## Assignment
For each line below with the word "delay", write out a copy.

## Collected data
=== Section Start ===

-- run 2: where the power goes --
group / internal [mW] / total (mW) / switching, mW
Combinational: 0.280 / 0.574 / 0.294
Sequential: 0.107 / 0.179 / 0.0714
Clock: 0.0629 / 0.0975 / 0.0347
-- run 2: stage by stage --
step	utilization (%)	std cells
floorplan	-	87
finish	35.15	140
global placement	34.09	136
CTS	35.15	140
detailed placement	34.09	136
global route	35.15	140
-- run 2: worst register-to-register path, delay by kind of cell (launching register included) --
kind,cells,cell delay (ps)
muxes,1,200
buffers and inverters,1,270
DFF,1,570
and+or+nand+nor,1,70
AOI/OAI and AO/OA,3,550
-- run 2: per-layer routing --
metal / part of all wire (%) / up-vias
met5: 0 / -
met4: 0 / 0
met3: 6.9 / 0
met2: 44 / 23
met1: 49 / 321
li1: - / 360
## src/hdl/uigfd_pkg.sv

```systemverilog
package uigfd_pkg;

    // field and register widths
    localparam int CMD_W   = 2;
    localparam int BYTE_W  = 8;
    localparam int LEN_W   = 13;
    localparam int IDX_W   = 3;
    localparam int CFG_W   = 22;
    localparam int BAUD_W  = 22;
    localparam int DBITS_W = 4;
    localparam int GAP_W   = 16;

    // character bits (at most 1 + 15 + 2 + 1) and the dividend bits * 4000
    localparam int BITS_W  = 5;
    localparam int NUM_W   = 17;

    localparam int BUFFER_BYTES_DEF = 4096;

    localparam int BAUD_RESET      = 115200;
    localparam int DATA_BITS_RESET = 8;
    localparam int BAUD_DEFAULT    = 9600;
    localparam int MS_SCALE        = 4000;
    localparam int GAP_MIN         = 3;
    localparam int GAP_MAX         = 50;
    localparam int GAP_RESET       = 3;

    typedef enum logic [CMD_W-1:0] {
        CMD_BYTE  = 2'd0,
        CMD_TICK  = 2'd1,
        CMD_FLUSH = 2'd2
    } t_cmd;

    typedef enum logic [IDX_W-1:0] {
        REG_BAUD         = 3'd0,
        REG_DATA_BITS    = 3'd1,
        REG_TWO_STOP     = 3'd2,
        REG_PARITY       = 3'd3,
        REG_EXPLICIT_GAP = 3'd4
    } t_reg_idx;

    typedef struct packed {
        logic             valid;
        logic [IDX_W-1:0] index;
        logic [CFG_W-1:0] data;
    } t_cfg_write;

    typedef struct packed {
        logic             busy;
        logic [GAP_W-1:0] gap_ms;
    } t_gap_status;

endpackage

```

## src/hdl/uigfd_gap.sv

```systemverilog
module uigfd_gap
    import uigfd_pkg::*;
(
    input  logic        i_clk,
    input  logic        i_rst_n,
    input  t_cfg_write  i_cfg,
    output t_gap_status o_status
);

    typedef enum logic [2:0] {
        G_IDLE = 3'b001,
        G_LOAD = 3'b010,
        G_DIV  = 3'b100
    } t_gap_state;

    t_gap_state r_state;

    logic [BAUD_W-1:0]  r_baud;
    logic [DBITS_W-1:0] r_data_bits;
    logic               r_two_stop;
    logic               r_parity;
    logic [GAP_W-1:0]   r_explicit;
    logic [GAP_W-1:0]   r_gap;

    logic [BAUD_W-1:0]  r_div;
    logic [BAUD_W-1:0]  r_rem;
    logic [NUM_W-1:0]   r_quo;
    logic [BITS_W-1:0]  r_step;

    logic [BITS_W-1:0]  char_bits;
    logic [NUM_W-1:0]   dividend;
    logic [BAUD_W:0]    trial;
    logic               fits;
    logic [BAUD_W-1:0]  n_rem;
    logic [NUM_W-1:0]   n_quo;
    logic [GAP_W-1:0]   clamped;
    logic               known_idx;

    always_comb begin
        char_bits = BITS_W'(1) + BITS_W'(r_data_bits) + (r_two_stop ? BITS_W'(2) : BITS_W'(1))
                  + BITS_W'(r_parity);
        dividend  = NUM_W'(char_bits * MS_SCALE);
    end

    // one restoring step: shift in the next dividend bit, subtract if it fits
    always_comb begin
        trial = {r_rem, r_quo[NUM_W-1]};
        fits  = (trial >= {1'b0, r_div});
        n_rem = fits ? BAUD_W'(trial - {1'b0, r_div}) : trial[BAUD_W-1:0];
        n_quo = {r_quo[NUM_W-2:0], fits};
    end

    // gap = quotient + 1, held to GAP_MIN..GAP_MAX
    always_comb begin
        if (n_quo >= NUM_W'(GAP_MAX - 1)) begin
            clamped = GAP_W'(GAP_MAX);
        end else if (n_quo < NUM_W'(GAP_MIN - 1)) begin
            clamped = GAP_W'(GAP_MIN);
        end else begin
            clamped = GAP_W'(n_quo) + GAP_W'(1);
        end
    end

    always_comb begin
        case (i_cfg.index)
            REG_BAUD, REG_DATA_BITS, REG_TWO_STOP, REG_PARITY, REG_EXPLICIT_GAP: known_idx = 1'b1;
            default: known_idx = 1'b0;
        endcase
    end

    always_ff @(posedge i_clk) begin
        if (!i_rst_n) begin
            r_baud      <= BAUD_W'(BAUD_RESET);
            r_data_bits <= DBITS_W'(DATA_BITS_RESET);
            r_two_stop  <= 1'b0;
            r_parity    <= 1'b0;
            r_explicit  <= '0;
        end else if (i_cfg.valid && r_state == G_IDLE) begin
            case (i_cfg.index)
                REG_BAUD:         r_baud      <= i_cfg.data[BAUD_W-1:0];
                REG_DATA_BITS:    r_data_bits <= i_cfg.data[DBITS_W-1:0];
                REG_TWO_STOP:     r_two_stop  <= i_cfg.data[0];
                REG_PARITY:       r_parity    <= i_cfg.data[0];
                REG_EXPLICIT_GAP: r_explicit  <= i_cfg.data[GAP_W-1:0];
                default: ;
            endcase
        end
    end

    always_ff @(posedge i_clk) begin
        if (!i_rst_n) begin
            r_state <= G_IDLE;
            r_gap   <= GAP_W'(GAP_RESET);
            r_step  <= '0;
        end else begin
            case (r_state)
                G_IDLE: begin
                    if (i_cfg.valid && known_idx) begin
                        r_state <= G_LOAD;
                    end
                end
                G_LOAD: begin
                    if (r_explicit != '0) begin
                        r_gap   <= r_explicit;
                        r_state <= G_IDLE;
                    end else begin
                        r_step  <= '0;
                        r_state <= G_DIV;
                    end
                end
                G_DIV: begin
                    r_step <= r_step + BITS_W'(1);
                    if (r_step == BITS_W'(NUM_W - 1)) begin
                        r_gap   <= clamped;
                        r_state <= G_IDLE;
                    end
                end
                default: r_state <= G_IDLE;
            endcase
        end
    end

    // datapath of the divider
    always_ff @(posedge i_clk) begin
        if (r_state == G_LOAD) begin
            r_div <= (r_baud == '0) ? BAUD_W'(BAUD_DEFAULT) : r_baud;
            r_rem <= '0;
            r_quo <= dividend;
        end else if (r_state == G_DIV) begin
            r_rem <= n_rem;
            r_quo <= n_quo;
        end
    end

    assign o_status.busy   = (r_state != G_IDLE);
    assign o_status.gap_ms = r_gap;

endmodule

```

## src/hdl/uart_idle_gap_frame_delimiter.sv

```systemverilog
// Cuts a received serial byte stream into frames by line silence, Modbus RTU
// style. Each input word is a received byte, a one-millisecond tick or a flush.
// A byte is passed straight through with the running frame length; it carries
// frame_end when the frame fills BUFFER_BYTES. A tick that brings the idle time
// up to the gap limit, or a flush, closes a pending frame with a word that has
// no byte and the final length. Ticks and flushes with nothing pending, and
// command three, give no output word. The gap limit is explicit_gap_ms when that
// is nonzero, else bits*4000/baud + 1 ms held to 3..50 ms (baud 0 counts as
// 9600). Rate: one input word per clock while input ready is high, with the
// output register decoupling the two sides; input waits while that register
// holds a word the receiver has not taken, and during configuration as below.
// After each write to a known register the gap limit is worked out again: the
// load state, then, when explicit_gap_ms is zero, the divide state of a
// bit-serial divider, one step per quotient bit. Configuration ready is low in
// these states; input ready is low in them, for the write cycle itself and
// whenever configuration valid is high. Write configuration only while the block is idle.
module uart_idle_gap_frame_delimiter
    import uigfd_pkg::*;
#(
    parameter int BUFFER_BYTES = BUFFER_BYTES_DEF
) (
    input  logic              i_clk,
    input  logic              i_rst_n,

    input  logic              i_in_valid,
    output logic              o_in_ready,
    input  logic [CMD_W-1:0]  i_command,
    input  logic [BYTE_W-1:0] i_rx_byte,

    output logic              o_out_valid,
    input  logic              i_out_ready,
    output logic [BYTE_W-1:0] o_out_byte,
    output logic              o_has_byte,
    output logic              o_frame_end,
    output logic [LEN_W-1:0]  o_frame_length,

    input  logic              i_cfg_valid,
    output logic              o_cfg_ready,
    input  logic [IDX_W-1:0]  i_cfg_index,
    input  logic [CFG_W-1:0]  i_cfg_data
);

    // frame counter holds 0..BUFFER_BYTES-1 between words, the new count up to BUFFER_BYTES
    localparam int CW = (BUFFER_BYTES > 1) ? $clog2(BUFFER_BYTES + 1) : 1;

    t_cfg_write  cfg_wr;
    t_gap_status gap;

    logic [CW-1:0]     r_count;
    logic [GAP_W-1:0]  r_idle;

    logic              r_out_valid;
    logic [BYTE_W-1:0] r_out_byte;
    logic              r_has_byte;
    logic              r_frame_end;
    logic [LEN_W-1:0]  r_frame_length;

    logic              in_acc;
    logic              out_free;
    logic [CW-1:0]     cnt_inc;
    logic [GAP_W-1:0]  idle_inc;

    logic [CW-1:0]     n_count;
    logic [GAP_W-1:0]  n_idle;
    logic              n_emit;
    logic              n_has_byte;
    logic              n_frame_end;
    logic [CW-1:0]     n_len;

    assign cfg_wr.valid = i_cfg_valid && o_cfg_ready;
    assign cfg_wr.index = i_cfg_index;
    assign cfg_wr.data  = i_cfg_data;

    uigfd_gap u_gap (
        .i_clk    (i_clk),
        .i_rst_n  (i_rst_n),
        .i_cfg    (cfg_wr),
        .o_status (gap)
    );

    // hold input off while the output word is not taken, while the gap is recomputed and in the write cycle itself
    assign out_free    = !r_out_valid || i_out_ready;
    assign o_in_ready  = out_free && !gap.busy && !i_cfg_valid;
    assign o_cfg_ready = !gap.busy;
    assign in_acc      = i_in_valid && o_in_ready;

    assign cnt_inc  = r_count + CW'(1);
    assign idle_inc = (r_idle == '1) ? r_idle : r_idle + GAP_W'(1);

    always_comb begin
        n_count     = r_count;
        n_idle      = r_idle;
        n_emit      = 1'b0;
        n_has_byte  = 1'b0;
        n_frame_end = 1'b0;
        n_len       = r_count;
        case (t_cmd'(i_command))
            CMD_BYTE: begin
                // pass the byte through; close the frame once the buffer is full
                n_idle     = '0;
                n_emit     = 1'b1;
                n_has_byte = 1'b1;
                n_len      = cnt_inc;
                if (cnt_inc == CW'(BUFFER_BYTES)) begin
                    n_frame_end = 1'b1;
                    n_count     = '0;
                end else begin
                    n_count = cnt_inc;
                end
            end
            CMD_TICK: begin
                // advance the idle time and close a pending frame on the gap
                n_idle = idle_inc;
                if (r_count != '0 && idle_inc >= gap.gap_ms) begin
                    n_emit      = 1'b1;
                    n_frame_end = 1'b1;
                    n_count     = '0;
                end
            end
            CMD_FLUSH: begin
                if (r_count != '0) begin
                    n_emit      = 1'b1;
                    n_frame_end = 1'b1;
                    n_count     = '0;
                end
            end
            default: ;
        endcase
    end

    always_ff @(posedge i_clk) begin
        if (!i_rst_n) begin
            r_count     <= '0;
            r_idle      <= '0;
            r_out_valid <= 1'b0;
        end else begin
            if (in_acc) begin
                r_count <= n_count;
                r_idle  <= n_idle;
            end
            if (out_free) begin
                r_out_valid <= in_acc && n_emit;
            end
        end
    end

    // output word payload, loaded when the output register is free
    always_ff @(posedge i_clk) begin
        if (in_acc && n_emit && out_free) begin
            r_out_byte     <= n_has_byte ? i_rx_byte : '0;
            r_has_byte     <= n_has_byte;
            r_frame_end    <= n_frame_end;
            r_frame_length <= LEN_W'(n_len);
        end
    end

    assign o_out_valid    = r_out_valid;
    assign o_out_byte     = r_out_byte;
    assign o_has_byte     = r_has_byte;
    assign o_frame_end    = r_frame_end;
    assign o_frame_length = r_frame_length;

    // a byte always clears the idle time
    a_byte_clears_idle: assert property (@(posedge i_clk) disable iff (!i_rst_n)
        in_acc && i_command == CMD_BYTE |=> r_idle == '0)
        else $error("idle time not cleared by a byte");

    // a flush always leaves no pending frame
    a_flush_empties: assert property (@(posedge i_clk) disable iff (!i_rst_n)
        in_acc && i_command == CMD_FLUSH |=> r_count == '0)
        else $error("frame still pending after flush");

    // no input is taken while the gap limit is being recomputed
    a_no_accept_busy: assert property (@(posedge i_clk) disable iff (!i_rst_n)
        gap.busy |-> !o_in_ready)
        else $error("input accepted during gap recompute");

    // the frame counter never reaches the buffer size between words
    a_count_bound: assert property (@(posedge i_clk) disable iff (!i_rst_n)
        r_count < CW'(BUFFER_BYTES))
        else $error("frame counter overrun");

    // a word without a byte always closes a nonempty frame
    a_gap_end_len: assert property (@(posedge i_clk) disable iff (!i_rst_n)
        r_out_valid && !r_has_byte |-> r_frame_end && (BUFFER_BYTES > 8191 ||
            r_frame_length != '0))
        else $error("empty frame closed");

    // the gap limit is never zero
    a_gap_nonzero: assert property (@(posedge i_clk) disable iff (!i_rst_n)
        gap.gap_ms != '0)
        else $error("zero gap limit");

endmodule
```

=== Section End ===
=== Section Start ===

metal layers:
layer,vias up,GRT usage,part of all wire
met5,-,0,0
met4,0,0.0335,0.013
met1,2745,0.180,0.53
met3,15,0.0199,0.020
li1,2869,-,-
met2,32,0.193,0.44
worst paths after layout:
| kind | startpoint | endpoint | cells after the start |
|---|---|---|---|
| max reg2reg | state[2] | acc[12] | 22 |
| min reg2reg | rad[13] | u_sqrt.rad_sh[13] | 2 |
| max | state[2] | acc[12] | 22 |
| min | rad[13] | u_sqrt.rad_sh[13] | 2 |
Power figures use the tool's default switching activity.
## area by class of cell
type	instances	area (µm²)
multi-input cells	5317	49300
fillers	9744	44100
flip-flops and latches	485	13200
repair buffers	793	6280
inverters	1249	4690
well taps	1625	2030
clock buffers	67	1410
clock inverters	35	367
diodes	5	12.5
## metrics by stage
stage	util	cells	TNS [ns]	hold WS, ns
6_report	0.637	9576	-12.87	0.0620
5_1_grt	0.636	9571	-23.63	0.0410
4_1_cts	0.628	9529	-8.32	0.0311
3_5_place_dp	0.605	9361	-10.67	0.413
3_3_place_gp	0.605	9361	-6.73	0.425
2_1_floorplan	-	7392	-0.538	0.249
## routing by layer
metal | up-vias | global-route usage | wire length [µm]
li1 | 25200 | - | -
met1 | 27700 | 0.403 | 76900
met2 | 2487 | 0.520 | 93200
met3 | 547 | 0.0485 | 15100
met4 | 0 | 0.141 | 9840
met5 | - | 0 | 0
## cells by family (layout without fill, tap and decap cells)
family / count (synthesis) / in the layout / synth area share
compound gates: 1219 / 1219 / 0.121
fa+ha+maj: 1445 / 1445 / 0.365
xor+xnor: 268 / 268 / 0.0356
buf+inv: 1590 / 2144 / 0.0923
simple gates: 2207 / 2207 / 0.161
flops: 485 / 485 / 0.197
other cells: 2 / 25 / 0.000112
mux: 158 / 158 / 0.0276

=== Section End ===
=== Section Start ===

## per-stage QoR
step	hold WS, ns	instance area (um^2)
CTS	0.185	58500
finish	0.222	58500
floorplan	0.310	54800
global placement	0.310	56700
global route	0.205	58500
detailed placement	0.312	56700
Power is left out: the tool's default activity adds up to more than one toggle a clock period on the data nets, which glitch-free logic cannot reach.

=== Section End ===

## Exercise output
-- run 2: worst register-to-register path, delay by kind of cell (launching register included) --
kind,cells,cell delay (ps)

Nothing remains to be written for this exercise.